Illinois Security Lab Using Attribute-Based Access Control to Enable Attribute- Based Messaging Rakesh Bobba, Omid Fatemieh, Fariba Khan, Carl A. Gunter.

Slides:

Advertisements

Similar presentations

0 McLean, VA August 8, 2006 SOA, Semantics and Security.

Advertisements

DIGIDOC A web based tool to Manage Documents. System Overview DigiDoc is a web-based customizable, integrated solution for Business Process Management.

Chapters 14 & 15 Internet Databases. E-Commerce  Bringing new products, services, or ideas to market, supporting and enhancing business operations 

Connect. Communicate.

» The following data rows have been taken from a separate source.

File: src/design/c2c_sqrt.sv
`timescale 1ns / 1ps
// Pipelined integer square root, one result bit per register stage.
module c2c_sqrt (
	input  logic                             clk,
	input  logic                             en,
	input  logic [c2c_pkg::SUM_W-1:0]        sum_in,
	output logic [c2c_pkg::ROOT_W-1:0]       root_out,
	output logic [c2c_pkg::ROOT_W:0]         rem_out
);

	localparam int SW = c2c_pkg::SUM_W;
	localparam int NS = c2c_pkg::SQRT_STAGES;

	logic [SW-1:0] rem_s  [1:NS];
	logic [SW-1:0] root_s [1:NS];

	for (genvar k = 0; k < NS; k++) begin : g_bit
		localparam logic [SW-1:0] BIT = SW'(1) << (SW - 2 - 2 * k);

		logic [SW-1:0] rem_c;
		logic [SW-1:0] root_c;
		logic [SW:0]   trial;

		if (k == 0) begin : g_first
			assign rem_c  = sum_in;
			assign root_c = '0;
		end else begin : g_next
			assign rem_c  = rem_s[k];
			assign root_c = root_s[k];
		end

		assign trial = {1'b0, root_c} + {1'b0, BIT};

		// take the bit when the remainder covers the trial value
		always_ff @(posedge clk) begin
			if (en) begin
				if ({1'b0, rem_c} >= trial) begin
					rem_s[k+1]  <= rem_c - trial[SW-1:0];
					root_s[k+1] <= (root_c >> 1) + BIT;
				end else begin
					rem_s[k+1]  <= rem_c;
					root_s[k+1] <= root_c >> 1;
				end
			end
		end
	end

	assign root_out = root_s[NS][c2c_pkg::ROOT_W-1:0];
	assign rem_out  = rem_s[NS][c2c_pkg::ROOT_W:0];

endmodule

Collaborate Click to edit Master title style MODULE 1: perfSONAR TECHNICAL OVERVIEW.

Security Policy Implementation Strategies for Common Carrier Monitoring Service Providers Short Position Paper for IEEE POLICY 2009 Carl A. Gunter University.

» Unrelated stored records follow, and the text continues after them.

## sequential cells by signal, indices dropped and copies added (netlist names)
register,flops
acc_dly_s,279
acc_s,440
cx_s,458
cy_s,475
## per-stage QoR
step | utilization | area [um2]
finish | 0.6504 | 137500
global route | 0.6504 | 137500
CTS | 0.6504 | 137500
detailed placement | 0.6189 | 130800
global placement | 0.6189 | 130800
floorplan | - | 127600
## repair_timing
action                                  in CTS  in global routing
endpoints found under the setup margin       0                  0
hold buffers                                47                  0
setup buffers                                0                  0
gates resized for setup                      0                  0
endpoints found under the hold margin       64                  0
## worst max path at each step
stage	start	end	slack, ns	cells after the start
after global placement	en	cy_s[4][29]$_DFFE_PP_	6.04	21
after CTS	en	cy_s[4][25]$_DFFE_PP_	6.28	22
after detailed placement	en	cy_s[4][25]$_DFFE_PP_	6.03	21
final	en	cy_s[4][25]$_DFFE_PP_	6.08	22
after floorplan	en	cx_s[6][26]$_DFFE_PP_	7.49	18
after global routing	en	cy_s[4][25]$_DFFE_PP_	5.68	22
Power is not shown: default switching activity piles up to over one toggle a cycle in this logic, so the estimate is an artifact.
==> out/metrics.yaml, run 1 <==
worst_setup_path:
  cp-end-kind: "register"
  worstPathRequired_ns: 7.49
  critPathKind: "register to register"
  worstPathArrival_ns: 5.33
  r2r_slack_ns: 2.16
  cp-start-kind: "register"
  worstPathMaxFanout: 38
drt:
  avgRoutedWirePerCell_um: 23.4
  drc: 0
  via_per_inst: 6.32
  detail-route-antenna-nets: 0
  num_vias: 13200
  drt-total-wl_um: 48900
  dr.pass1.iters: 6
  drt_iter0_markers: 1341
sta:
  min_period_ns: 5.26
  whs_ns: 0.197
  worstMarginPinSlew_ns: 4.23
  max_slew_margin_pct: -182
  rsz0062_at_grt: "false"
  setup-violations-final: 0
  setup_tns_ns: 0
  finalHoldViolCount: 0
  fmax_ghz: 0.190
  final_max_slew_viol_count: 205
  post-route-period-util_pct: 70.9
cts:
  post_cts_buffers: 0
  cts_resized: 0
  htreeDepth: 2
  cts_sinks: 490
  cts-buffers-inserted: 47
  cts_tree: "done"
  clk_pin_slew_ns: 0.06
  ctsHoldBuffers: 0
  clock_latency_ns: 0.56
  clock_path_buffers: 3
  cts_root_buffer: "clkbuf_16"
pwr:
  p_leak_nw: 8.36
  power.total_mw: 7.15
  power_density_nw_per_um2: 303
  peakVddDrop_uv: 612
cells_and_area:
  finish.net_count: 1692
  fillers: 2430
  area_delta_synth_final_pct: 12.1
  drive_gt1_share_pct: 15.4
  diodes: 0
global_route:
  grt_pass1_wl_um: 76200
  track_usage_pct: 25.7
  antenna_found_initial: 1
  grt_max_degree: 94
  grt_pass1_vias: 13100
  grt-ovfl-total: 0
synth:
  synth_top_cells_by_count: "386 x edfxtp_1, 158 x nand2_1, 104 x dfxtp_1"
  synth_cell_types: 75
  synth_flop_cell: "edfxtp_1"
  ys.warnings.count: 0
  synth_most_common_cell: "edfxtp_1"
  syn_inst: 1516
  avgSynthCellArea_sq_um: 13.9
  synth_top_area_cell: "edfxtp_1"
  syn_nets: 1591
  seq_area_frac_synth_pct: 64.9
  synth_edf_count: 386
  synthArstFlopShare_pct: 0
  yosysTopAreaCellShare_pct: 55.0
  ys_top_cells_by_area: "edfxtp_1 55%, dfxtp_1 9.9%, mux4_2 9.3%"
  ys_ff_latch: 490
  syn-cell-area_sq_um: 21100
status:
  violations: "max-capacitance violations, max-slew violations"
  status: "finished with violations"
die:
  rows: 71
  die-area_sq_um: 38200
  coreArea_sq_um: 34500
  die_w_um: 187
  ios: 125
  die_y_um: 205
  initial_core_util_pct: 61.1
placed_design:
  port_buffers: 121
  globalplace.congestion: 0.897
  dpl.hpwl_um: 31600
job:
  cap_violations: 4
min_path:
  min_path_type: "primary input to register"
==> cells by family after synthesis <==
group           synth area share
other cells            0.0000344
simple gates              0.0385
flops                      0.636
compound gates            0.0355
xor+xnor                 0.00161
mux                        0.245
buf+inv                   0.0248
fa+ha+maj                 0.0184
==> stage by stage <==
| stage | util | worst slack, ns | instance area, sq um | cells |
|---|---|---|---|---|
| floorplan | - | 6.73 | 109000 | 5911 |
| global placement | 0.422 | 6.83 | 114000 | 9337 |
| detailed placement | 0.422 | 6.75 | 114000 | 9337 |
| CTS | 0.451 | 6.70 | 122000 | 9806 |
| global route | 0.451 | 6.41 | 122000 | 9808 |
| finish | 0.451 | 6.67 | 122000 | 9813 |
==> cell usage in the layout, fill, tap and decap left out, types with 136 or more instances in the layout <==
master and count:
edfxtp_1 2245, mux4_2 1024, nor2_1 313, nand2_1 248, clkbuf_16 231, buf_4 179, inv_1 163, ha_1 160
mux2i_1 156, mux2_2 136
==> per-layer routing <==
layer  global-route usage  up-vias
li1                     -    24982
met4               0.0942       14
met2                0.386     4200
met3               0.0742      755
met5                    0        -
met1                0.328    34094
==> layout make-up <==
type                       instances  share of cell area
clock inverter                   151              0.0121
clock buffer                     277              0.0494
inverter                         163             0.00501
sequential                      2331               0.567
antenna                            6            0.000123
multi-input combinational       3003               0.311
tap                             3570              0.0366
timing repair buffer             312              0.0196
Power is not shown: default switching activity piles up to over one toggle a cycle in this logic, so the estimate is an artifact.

Database Security and Auditing: Protecting Data Integrity and Accessibility Chapter 5 Database Application Security Models.

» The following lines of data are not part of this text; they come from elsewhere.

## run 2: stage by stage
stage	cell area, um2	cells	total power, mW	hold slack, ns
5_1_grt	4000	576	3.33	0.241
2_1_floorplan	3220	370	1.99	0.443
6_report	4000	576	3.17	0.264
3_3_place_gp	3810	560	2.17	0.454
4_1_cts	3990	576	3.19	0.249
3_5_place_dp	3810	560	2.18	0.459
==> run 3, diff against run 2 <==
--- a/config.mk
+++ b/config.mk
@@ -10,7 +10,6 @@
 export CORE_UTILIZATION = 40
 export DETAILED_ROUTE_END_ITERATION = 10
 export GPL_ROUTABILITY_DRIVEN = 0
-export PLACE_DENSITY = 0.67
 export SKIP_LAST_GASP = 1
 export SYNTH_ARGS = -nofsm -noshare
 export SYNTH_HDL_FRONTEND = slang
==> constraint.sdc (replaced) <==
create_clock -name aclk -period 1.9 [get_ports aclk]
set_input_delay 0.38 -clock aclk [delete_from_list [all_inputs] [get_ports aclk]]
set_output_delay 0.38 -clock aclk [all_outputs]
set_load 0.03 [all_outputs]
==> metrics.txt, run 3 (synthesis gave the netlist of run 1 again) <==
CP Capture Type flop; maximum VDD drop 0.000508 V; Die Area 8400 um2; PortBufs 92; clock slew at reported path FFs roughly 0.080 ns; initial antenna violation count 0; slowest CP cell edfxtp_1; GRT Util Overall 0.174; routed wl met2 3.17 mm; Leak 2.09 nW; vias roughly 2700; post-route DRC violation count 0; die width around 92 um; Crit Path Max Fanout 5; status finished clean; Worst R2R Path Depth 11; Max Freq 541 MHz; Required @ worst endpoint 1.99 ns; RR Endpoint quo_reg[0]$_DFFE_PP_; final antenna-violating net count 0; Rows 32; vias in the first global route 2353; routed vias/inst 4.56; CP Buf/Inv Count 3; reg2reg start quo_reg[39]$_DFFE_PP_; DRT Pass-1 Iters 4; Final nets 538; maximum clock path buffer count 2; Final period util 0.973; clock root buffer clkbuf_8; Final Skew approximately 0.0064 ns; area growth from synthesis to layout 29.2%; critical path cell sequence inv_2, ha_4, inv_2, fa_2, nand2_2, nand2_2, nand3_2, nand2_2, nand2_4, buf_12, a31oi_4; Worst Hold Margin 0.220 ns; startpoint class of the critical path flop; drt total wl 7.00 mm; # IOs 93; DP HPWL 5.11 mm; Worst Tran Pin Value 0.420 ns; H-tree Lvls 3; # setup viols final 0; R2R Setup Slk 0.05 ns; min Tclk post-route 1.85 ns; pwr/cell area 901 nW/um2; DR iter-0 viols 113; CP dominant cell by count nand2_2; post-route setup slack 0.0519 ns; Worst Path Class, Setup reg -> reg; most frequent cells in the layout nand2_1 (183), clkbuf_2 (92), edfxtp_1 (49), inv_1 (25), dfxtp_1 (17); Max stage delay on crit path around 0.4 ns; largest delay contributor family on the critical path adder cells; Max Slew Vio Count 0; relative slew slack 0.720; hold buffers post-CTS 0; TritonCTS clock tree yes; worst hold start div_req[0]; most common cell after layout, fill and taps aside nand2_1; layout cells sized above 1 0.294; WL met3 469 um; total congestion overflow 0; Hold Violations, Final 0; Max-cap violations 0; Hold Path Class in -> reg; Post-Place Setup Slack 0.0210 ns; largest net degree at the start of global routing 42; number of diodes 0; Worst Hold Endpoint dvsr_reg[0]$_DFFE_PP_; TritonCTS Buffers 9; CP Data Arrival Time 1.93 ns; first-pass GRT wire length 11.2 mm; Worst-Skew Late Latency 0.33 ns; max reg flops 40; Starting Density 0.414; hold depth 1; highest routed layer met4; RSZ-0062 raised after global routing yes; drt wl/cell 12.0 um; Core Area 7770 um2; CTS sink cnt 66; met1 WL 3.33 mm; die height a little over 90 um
[src/sv/mav_ram.sv]
module mav_ram #(
	parameter int WIDTH = 16,
	parameter int DEPTH = 256
) (
	input  logic                     clk,
	input  logic                     wr_en,
	input  logic [$clog2(DEPTH)-1:0] wr_addr,
	input  logic [WIDTH-1:0]         wr_data,
	input  logic                     rd_en,
	input  logic [$clog2(DEPTH)-1:0] rd_addr,
	output logic [WIDTH-1:0]         rd_data
);

	logic [WIDTH-1:0] mem [DEPTH];

	// one write port, registered read port
	always_ff @(posedge clk) begin
		if (wr_en) begin
			mem[wr_addr] <= wr_data;
		end
		if (rd_en) begin
			rd_data <= mem[rd_addr];
		end
	end

endmodule

[config.mk]
export PLATFORM = sky130hd
export DESIGN_NAME = moving_average_filter_top
export DESIGN_NICKNAME = d
export VERILOG_FILES = /design/src/sv/mav_pkg.sv /design/src/sv/moving_average_filter_top.sv /design/src/sv/mav_ram.sv
export SDC_FILE = /design/constraint.sdc
export NUM_CORES = 2
export LEC_CHECK = 0
export BUFFER_PORTS_ARGS = -buffer_cell sky130_fd_sc_hd__clkbuf_2
export CAP_MARGIN = 20
export CORE_ASPECT_RATIO = 1.25
export CORE_MARGIN = 8
export CORE_UTILIZATION = 45
export CTS_CLUSTER_DIAMETER = 200
export DETAILED_ROUTE_END_ITERATION = 16
export GPL_TIMING_DRIVEN = 1
export PLACE_DENSITY = 0.71
export SLEW_MARGIN = 0
export SYNTH_ARGS = -nofsm -noshare
export SYNTH_HDL_FRONTEND = slang
export SYNTH_SLANG_ARGS = --single-unit
export TNS_END_PERCENT = 5
[constraint.sdc]
create_clock -name clk -period 13.3 [get_ports clk]
set_input_delay 1.995 -clock clk [delete_from_list [all_inputs] [get_ports clk]]
set_output_delay 1.995 -clock clk [all_outputs]
set_load 0.005 [all_outputs]
===== src/design/xte_seq.sv =====
// Input holding register, run index and output register
`timescale 1ns / 1ps
module xte_seq (
    input  logic             i_clk,
    input  logic             i_rst_n,
    input  logic             i_cc,
    input  logic             i_in_valid,
    output logic             o_in_ready,
    input  xte_pkg::t_byte   i_in_byte,
    output logic             o_out_valid,
    input  logic             i_out_ready,
    output xte_pkg::t_byte   o_out_byte,
    output logic             o_last_of_run,
    output xte_pkg::t_status o_status
);
    import xte_pkg::*;

    logic  r_hold_valid, n_hold_valid;
    t_byte r_hold_byte;
    t_idx  r_idx, n_idx;
    logic  r_out_valid, n_out_valid;
    t_byte r_out_byte;
    logic  r_out_last;

    t_run  w_run;
    logic  w_out_free;
    logic  w_empty;
    logic  w_at_end;
    logic  w_emit;
    logic  w_done;
    logic  w_accept;

    xte_decode u_decode (
        .i_byte (r_hold_byte),
        .i_cc   (i_cc),
        .o_run  (w_run)
    );

    assign w_out_free = !r_out_valid || i_out_ready;
    assign w_empty    = (w_run.len == 3'd0);
    assign w_at_end   = (r_idx == 3'(w_run.len - 3'd1));
    assign w_emit     = r_hold_valid && !w_empty && w_out_free;
    assign w_done     = r_hold_valid && (w_empty || (w_emit && w_at_end));
    assign o_in_ready = !r_hold_valid || w_done;
    assign w_accept   = i_in_valid && o_in_ready;

    always_comb begin
        n_hold_valid = r_hold_valid;
        n_idx        = r_idx;
        if (w_accept) begin
            n_hold_valid = 1'b1;
            n_idx        = '0;
        end else if (w_done) begin
            n_hold_valid = 1'b0;
            n_idx        = '0;
        end else if (w_emit) begin
            n_idx = r_idx + 3'd1;
        end
        n_out_valid = r_out_valid;
        if (w_emit) begin
            n_out_valid = 1'b1;
        end else if (i_out_ready) begin
            n_out_valid = 1'b0;
        end
    end

    always_ff @(posedge i_clk) begin
        if (!i_rst_n) begin
            r_hold_valid <= 1'b0;
            r_idx        <= '0;
            r_out_valid  <= 1'b0;
        end else begin
            r_hold_valid <= n_hold_valid;
            r_idx        <= n_idx;
            r_out_valid  <= n_out_valid;
        end
    end

    always_ff @(posedge i_clk) begin
        if (w_accept) begin
            r_hold_byte <= i_in_byte;
        end
        if (w_emit) begin
            r_out_byte <= w_run.bytes[r_idx];
            r_out_last <= w_at_end;
        end
    end

    assign o_out_valid   = r_out_valid;
    assign o_out_byte    = r_out_byte;
    assign o_last_of_run = r_out_last;
    assign o_status      = '{hold_valid: r_hold_valid, idx: r_idx};

endmodule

Chapter 12 USING TECHNOLOGY TO ENHANCE BUSINESS PROCESSES.

Remote mailbox access gateway Software lab project.

Securing Web Services Using Semantic Web Technologies Brian Shields PhD Candidate, Department of Information Technology, National University of Ireland,

ASP.NET 2.0 Chapter 6 Securing the ASP.NET Application.

Chapter 5 Database Application Security Models

Web-Enabling the Warehouse Chapter 16. Benefits of Web-Enabling a Data Warehouse Better-informed decision making Lower costs of deployment and management.

1 No More Paper, No More Stamps: Targeted myWSU Communications Jack Alilunas, Lavon Frazier October 20, 2004.

11 World-Leading Research with Real-World Impact! Role and Attribute Based Collaborative Administration of Intra-Tenant Cloud IaaS (Invited Paper) Xin.

Exchange 2010 Overview Name Title Group. What You Tell Us Communication overload Globally distributed customers and partners High cost of communications.

Dynamics AX Technical Overview Application Architecture Dynamics AX Technical Overview.

1 No More Paper, No More Stamps: Targeted myWSU Communications Lavon R. Frazier April 27, 2005 Copyright Lavon R. Frazier, This work is the intellectual.

Final Year Project Presentation E-PM: A N O NLINE P ROJECT M ANAGER By: Pankaj Goel.

JVM Tehnologic Company profile & core business Founded: February 1992; –Core business: design and implementation of large software applications mainly.

Combining KMIP and XACML. What is XACML? XML language for access control Coarse or fine-grained Extremely powerful evaluation logic Ability to use any.

XACML Briefing for PMRM TC Hal Lockhart July 8, 2014.

May 30 th – 31 st, 2006 Sheraton Ottawa. Microsoft Certificate Lifecycle Manager Saleem Kanji Technology Solutions Professional - Windows Server Microsoft.

BMC Software confidential. BMC Performance Manager Will Brown.

● Problem statement ● Proposed solution ● Proposed product ● Product Features ● Web Service ● Delegation ● Revocation ● Report Generation ● XACML 3.0.

AMPol: Adaptive Messaging Policy Raja N. Afandi, Jianqing Zhang, Munawar Hafiz, Carl A. Gunter Computer Science Department, University of Illinois Urbana-Champaign.

Identity Management Report By Jean Carreon and Marlon Gonzales.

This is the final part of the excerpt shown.